§ Exercise objective
Search the records below for the word "stderr". Pull out each line that has it.

** The input follows **

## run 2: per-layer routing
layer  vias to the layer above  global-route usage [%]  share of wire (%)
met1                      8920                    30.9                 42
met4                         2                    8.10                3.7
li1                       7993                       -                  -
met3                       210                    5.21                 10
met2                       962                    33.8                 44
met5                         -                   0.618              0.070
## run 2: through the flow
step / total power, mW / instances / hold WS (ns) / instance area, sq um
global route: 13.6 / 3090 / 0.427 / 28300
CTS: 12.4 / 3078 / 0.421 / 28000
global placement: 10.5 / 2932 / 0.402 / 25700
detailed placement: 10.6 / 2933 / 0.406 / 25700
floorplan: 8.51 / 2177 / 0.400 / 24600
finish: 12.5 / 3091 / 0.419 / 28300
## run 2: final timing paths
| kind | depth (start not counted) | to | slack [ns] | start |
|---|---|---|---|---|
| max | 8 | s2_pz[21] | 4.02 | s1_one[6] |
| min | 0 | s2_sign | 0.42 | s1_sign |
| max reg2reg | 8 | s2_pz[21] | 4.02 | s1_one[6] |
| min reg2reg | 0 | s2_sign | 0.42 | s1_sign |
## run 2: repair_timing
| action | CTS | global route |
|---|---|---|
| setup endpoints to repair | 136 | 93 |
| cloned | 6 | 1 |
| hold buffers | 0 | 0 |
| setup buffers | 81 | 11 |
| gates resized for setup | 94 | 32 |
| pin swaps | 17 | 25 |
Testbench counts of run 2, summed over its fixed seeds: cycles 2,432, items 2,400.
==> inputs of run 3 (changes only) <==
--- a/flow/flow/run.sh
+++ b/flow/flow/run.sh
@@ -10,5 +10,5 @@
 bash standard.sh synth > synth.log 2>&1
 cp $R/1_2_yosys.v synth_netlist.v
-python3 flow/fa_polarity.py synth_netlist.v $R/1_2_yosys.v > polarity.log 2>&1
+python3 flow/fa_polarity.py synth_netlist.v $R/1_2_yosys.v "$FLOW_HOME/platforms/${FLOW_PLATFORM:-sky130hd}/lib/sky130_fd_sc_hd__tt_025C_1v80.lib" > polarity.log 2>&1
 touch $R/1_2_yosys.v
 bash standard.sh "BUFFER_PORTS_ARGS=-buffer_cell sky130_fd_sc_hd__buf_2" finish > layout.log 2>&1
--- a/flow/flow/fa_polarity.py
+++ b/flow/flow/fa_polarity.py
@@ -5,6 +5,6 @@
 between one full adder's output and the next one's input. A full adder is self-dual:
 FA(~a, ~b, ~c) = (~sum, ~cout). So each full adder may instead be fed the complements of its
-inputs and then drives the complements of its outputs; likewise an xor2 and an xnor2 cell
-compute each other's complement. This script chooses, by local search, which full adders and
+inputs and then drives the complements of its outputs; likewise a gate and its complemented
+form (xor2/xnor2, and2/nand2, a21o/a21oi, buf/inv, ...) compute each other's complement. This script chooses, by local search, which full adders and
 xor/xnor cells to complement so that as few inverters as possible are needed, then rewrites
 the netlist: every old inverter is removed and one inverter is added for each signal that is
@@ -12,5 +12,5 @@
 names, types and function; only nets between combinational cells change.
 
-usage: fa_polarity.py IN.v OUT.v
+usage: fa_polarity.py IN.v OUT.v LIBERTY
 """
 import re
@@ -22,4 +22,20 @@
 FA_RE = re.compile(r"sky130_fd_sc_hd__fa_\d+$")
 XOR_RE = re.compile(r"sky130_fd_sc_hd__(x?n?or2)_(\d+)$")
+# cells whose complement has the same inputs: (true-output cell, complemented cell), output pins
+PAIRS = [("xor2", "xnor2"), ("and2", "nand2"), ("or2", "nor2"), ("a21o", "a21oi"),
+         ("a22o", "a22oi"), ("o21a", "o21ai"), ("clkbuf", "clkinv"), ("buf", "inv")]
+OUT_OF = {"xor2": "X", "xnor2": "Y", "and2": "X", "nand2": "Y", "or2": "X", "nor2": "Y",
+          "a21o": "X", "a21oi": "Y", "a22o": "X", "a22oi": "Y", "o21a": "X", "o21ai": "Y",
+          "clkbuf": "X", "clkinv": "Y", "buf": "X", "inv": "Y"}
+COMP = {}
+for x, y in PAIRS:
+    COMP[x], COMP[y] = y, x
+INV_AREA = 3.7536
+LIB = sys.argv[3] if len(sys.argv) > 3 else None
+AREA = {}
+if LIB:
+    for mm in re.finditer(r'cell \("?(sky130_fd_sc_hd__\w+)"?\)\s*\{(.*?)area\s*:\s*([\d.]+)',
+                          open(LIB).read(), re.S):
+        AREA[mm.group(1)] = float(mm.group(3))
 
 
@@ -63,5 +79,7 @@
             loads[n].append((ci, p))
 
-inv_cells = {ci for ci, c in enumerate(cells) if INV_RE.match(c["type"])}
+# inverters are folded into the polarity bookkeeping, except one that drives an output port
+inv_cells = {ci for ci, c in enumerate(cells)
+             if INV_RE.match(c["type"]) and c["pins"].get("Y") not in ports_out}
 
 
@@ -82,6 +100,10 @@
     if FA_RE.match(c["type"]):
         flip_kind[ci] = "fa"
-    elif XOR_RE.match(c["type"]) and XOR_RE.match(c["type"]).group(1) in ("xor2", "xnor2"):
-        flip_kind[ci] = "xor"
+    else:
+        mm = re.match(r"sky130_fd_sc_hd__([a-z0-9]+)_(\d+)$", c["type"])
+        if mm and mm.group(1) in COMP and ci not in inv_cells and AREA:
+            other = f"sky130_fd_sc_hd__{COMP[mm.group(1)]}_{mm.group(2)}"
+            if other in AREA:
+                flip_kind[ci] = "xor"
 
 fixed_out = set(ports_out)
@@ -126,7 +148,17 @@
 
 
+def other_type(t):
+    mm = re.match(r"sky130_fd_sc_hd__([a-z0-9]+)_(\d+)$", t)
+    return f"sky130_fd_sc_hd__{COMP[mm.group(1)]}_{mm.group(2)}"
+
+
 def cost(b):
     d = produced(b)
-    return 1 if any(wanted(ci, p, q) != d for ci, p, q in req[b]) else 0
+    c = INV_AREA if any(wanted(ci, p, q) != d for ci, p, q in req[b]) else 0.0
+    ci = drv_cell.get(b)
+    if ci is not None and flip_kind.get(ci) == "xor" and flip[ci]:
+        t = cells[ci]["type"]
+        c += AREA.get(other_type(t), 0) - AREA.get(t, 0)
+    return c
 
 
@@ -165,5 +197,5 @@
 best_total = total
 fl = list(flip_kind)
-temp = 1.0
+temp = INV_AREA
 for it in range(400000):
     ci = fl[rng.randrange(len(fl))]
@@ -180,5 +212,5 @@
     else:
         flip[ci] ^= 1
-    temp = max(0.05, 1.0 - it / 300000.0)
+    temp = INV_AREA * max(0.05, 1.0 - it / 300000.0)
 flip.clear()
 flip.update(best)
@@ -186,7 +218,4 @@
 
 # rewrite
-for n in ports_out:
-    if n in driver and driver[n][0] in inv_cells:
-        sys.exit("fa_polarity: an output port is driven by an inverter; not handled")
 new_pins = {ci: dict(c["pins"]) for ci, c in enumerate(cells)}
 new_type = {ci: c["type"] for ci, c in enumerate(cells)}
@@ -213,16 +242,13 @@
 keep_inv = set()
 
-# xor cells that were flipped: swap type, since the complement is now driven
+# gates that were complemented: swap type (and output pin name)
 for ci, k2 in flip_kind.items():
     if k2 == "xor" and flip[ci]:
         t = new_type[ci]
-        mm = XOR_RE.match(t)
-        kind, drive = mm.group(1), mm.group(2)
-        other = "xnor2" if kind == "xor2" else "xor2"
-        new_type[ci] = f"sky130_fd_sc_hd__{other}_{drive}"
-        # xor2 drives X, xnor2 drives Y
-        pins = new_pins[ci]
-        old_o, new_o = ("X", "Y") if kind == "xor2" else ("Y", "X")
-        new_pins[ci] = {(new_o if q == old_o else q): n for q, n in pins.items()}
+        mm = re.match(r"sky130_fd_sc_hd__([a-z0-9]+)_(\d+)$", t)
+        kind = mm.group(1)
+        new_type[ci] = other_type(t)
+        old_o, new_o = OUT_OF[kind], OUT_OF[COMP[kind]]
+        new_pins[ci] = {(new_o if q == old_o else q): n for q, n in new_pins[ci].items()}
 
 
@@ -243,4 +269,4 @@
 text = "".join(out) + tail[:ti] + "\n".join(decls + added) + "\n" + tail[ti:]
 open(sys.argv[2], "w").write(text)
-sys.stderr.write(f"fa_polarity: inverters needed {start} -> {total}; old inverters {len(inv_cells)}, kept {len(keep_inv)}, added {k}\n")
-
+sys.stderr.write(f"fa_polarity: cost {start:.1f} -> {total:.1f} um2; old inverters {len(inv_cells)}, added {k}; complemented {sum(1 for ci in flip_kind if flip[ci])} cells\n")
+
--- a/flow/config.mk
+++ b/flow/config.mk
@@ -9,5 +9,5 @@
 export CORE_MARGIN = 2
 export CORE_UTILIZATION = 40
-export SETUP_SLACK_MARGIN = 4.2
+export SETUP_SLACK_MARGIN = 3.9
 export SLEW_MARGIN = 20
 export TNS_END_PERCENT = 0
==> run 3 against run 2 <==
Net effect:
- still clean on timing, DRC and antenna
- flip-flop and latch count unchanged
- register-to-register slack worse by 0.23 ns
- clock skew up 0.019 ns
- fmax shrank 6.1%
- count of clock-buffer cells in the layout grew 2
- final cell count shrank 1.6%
Background: an optimization exercise with open tools, aiming at small area, a short achievable clock period and few clock cycles per item. Do not read the settings as production practice. RTL that was checked went through simulation tests only; none was proved equivalent to the original. No functional check of the RTL was part of run 2. No activity file was given, so power comes from the tool's default toggle rates.

==> flow/design.v (outline; a module is shown in full before it is edited, if it fits) <==
// module mult_16x16: 2259 lines
module mult_16x16 (
  input  logic        clk,
  input  logic        rst_n,
  input  logic        in_valid,
  output logic        in_ready,
  input  logic [15:0] in_a,
  input  logic [15:0] in_b,
  output logic        out_valid,
  input  logic        out_ready,
  output logic [31:0] out_product
);
  // ...
==> flow/flow/run.sh <==
#!/bin/bash
set -euo pipefail
extra=()
if [[ -f flow/extra.mk ]]; then
  while read -r line; do [[ -n "$line" && "$line" != \#* ]] && extra+=("$line"); done < flow/extra.mk
fi
res=orfs/results/${FLOW_PLATFORM:-sky130hd}/mult_16x16/base
bash standard.sh SYNTH_ARGS=-noabc "${extra[@]}" synth > synth_flow.log 2>&1
cp $res/1_2_yosys.v synth_netlist.v
cp synth_netlist.v nor_netlist.v
python3 flow/nor_pp.py nor_netlist.v > nor_pp.log 2>&1
cat > nor_equiv.ys <<EOY
read_liberty -ignore_miss_func $FLOW_HOME/platforms/sky130hd/lib/sky130_fd_sc_hd__tt_025C_1v80.lib
read_verilog synth_netlist.v
rename $FLOW_TOP gold
read_verilog nor_netlist.v
rename $FLOW_TOP gate
flatten
opt_clean -purge
equiv_make gold gate eq
hierarchy -top eq
equiv_simple -seq 2
equiv_induct -seq 2
equiv_status -assert
EOY
if yosys -q nor_equiv.ys > nor_equiv.log 2>&1; then
  echo "equivalent: using nor_netlist.v" >> nor_pp.log
  cp nor_netlist.v $res/1_2_yosys.v
  rm -f $res/1_synth.odb $res/1_synth.sdc
  bash standard.sh SYNTH_ARGS=-noabc "${extra[@]}" synth > synth_odb_flow.log 2>&1
else
  echo "not proven equivalent: keeping the synthesized netlist" >> nor_pp.log
fi
bash standard.sh SYNTH_ARGS=-noabc "${extra[@]}" finish > standard_flow.log 2>&1
==> flow/flow/nor_pp.py <==
#!/usr/bin/env python3
"""Rewrite the synthesized netlist so each partial product in_a[i] & in_b[j] is a nor2 of the
inverted operands (one inverter per operand bit) instead of an and2: the same function, with a
smaller and faster cell per product.  Buffers that only fed rewritten and2s are dropped.
usage: nor_pp.py NETLIST (rewritten in place)"""
import re, sys

path = sys.argv[1]
txt = open(path).read()
cell_re = re.compile(r'^(\s*)(sky130_fd_sc_hd__\w+)\s+(\S+)\s*\((.*?)\);\n', re.S | re.M)
pin_re = re.compile(r'\.(\w+)\(\s*(.*?)\s*\)(?=\s*,|\s*$)', re.S)

cells = []
for m in cell_re.finditer(txt):
    pins = dict((p, n.strip()) for p, n in pin_re.findall(m.group(4)))
    cells.append(dict(start=m.start(), end=m.end(), typ=m.group(2), name=m.group(3), pins=pins,
                      indent=m.group(1)))

def is_buf(t):
    return re.match(r'sky130_fd_sc_hd__(clk)?buf_\d+$', t) is not None

pi_re = re.compile(r'^(in_a|in_b)\[(\d+)\]$')
# net -> PI bit, through buffers
src = {}
for c in cells:
    if is_buf(c['typ']):
        pass
changed = True
bufs = [c for c in cells if is_buf(c['typ'])]
def resolve(n):
    if pi_re.match(n):
        return n
    return src.get(n)
while changed:
    changed = False
    for c in bufs:
        o = c['pins'].get('X')
        if o in src:
            continue
        r = resolve(c['pins'].get('A', ''))
        if r:
            src[o] = r
            changed = True

loads = {}
for c in cells:
    for p, n in c['pins'].items():
        if p not in ('X', 'Y', 'Q', 'SUM', 'COUT', 'HI', 'LO'):
            loads.setdefault(n, []).append(c)

invs = {}
def inv_of(pi):
    m = pi_re.match(pi)
    nm = f'norpp_n{m.group(1)[-1]}{m.group(2)}'
    invs[pi] = nm
    return nm

rewritten = 0
for c in cells:
    if not re.match(r'sky130_fd_sc_hd__and2_\d+$', c['typ']):
        continue
    a = resolve(c['pins']['A'])
    b = resolve(c['pins']['B'])
    if not a or not b:
        continue
    c['new'] = (f"{c['indent']}sky130_fd_sc_hd__nor2_1 {c['name']} (\n"
                f"    .A({inv_of(a)}),\n    .B({inv_of(b)}),\n    .Y({c['pins']['X']})\n  );\n")
    c['dropped_inputs'] = [c['pins']['A'], c['pins']['B']]
    rewritten += 1

# drop buffers left without loads (repeat through chains)
def live_loads(n):
    return [l for l in loads.get(n, []) if 'new' not in l and not l.get('drop')]
port_re = re.compile(r'^\s*output\b.*?;', re.M)
outputs = set()
for m in re.finditer(r'^\s*output\s+(\[[^\]]*\]\s*)?([^;]+);', txt, re.M):
    for n in m.group(2).split(','):
        outputs.add(n.strip())
changed = True
dropped = 0
while changed:
    changed = False
    for c in bufs:
        if c.get('drop'):
            continue
        o = c['pins']['X']
        base = re.sub(r'\[\d+\]$', '', o)
        if o in outputs or base in outputs:
            continue
        if not live_loads(o):
            c['drop'] = True
            dropped += 1
            changed = True

out = []
pos = 0
first = None
for c in cells:
    out.append(txt[pos:c['start']])
    if first is None:
        first = len(out)
    if 'new' in c:
        out.append(c['new'])
    elif c.get('drop'):
        pass
    else:
        out.append(txt[c['start']:c['end']])
    pos = c['end']
out.append(txt[pos:])
decl = ''.join(f'  wire {n};\n' for n in sorted(invs.values()))
inst = ''.join(f'  sky130_fd_sc_hd__inv_1 {n}_inv (\n    .A({pi}),\n    .Y({n})\n  );\n'
               for pi, n in sorted(invs.items()))
out.insert(first, decl + inst)
open(path, 'w').write(''.join(out))
print(f'nor_pp: {rewritten} and2 -> nor2, {len(invs)} inverters, {dropped} buffers dropped')
==> flow/standard.sh <==
#!/bin/bash
# synth_recipe.tcl (not shown) runs the flow's synth.tcl, then flattens the netlist and writes it again
# the make line also repeats each setting of config.mk as NAME=value (left out here)
make -C /OpenROAD-flow-scripts/flow DESIGN_CONFIG=/design/flow/config.mk WORK_HOME=/design/flow/orfs CLKGATE_MAP_FILE= SYNTH_SCRIPT=/design/flow/synth_recipe.tcl "${@:-finish}"
==> flow/config.mk <==
export PLATFORM = sky130hd
export DESIGN_NAME = mult_16x16
export DESIGN_NICKNAME = mult_16x16
export VERILOG_FILES = /design/flow/design.v
export SDC_FILE = /design/flow/constraint.sdc
export NUM_CORES = 4
export LEC_CHECK = 0
export CAP_MARGIN = 20
export CORE_MARGIN = 2
export CORE_UTILIZATION = 60
export CTS_BUF_LIST = sky130_fd_sc_hd__clkbuf_4 sky130_fd_sc_hd__clkbuf_8
export SETUP_SLACK_MARGIN = 1.6
export SLEW_MARGIN = 20
==> flow/constraint.sdc <==
create_clock -name core_clock -period 4.0 [get_ports {clk}]
set_input_delay 0.8000 -clock core_clock [delete_from_list [all_inputs] [get_ports {clk}]]
set_output_delay 0.8000 -clock core_clock [all_outputs]
set_load 0.01 [all_outputs]
This design comes from an exercise in tuning for small area and a short achievable clock period on the open sky130 flow, not from production work. Function was checked by simulation only, so behaviour that the tests miss may differ from the original. Power is estimated from default activity; no workload was simulated.

Setup of north:
Design mem_issue_queue, start of the top module:
module mem_issue_queue (
    input  logic clk,
    input  logic reset,
    input  logic [1:0] i_ren_valid,
    input  logic [195:0] i_ren_entry,
    input  logic [3:0] i_ren_src_ready,
    input  logic [3:0] i_wb_valid,
    input  logic [3:0] i_wb_uses_rd,
    input  logic [23:0] i_wb_rd,
    input  logic i_recall,
    input  logic [5:0] i_new_front,
    input  logic [5:0] i_old_front,
    output logic o_stall,
    output logic [1:0] o_iss_valid,
    output logic [195:0] o_iss_entry
);
Size: ~1,800 flip-flops.
export LEC_CHECK = 0
export CAP_MARGIN = 20
export CORE_MARGIN = 2
export CORE_UTILIZATION = 40
export SETUP_SLACK_MARGIN = 4.0
export SLEW_MARGIN = 20
export SYNTH_HIERARCHICAL = 1
create_clock -name core_clock -period 7.5 [get_ports {clk}]
standard.sh (not shown) runs the stock make flow with config.mk's settings and CLKGATE_MAP_FILE= SYNTH_SCRIPT=/design/flow/synth_recipe.tcl, a recipe that flattens the netlist after the stock synthesis.
==> flow/flow/run.sh <==
#!/bin/bash
# The standard layout, with plain buffers (buf_1) on the ports instead of the
# delay cells buffer_ports picks on its own. make's output goes to make.log.
set -euo pipefail
bash standard.sh 'BUFFER_PORTS_ARGS=-buffer_cell sky130_fd_sc_hd__buf_1' finish > make.log 2>&1
#### Input delta (south over north)
# north
export LEC_CHECK = 0
export CAP_MARGIN = 20
export CORE_MARGIN = 2
export CORE_UTILIZATION = 40
export SETUP_SLACK_MARGIN = 4.0
export SLEW_MARGIN = 20
export SYNTH_HIERARCHICAL = 1
create_clock -name core_clock -period 7.5 [get_ports {clk}]
# south
export LEC_CHECK = 0
export CAP_MARGIN = 20
export CORE_MARGIN = 2
export CORE_UTILIZATION = 55
export SETUP_SLACK_MARGIN = 4.2
export SLEW_MARGIN = 20
export SYNTH_HIERARCHICAL = 1
create_clock -name core_clock -period 7.5 [get_ports {clk}]
==> flow/flow/run.sh <==
#!/bin/bash
# The standard layout, with plain buffers (buf_2) on the ports instead of the
# delay cells buffer_ports picks on its own. make's output goes to make.log.
set -euo pipefail
bash standard.sh 'BUFFER_PORTS_ARGS=-buffer_cell sky130_fd_sc_hd__buf_2' finish > make.log 2>&1
## What came out
- Diff north and south: share of total power in the clock network lower in south
- Higher global routing usage summed across all routing layers was reported by south, not north.
- Going from north to south, non-clock buffer count shrank by a few percent.
- The startpoint of the most critical setup path comes out mem[5][3]$_DFFE_PP_ in one run and i_ren_entry[108] in the other, namely in south and north respectively.
- Delta (south minus north): design area lower; post-route minimum period lower; hold slack higher; routed wire length lower.
- Post-cts repair resize count for south is higher than for north.
The following lists how east was set up differently from south:
# south
export LEC_CHECK = 0
export CAP_MARGIN = 20
export CORE_MARGIN = 2
export CORE_UTILIZATION = 55
export SETUP_SLACK_MARGIN = 4.2
export SLEW_MARGIN = 20
export SYNTH_HIERARCHICAL = 1
create_clock -name core_clock -period 7.5 [get_ports {clk}]
# east
export LEC_CHECK = 0
export CAP_MARGIN = 20
export CORE_MARGIN = 2
export CORE_UTILIZATION = 65
export SETUP_SLACK_MARGIN = 4.0
export SLEW_MARGIN = 20
export SYNTH_HIERARCHICAL = 1
create_clock -name core_clock -period 7.5 [get_ports {clk}]
==> results.txt <==
Die area | east below south. Max setup slack of the critical path after layout across east and south: south. On path length in cells of the critical path, the lower figure sits with east, not south.

========
## old
mem_issue_queue again, from the RTL that the note above started with.
Settings: LEC_CHECK=0, CAP_MARGIN=20, CORE_MARGIN=2, CORE_UTILIZATION=40, SETUP_SLACK_MARGIN=4.0, SLEW_MARGIN=20, SYNTH_HIERARCHICAL=1; clock period 7.5 ns.
==> flow/flow/run.sh <==
#!/bin/bash
# The standard layout, with plain buffers (buf_2) on the ports instead of the
# delay cells buffer_ports picks on its own. make's output goes to make.log.
set -euo pipefail
bash standard.sh 'BUFFER_PORTS_ARGS=-buffer_cell sky130_fd_sc_hd__buf_2' finish > make.log 2>&1
old finished every step from synthesis to the final layout, and the layout passed the timing, DRC and antenna checks.
Input changes introduced in new (baseline for comparison: old):
- SETUP_SLACK_MARGIN now 3.8, was 4.0
--- outcome ---
new finished every stage and its layout cleared the timing, DRC and antenna checks.
new ends up with a number of buffers created by CTS that is about 1.5% lower than in old.
From old to new the numbers moved as follows: average vias per placed instance did not really move, share of final layout cell area taken by clock buffers and inverters went up.
On critical path depth, the higher figure sits with old, not new.
Of new and old, it is new that has the higher number of logic inverters in the finished layout.
Clock latency reported for the late side of the worst-skew pair: old and new compared, lower one is old

## afterwards: timing with drivers on the ports
Ports are ideal in the flow. The routed layouts listed here were re-timed in OpenROAD. Step 1 (the two cells are an assumption about what drives the block):
set clk [get_ports {clk}]
set_driving_cell -lib_cell sky130_fd_sc_hd__clkbuf_16 $clk
set_driving_cell -lib_cell sky130_fd_sc_hd__buf_2 [delete_from_list [all_inputs] $clk]
Step 2 times the ports against the registers' clock, not the clock port: input delays grow and output delays shrink by t, the midpoint of the rising clock arrivals with the driver on. Three values: ideal, step 1, step 2; two values: the first two.
run | t (ns) | setup slack, ns | worst setup path after step 2
north | 0.932 | 3.673 / 3.516 / 2.949 | input to register
south | 0.923 | 3.757 / 3.748 / 2.959 | input to register
east | 0.889 | 3.743 / 3.629 / 2.980 | input to register
old | 0.935 | 3.701 / 3.618 / 2.881 | input to register
new | 0.944 | 3.677 / 3.591 / 2.838 | input to register
After both steps every run listed still meets setup and hold. For new, which loses most, drivers alone change the setup slack by -0.086 ns; drivers and shift together by -0.839 ns.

** End of The input **

§ Result of this exercise
-sys.stderr.write(f"fa_polarity: inverters needed {start} -> {total}; old inverters {len(inv_cells)}, kept {len(keep_inv)}, added {k}\n")
+sys.stderr.write(f"fa_polarity: cost {start:.1f} -> {total:.1f} um2; old inverters {len(inv_cells)}, added {k}; complemented {sum(1 for ci in flip_kind if flip[ci])} cells\n")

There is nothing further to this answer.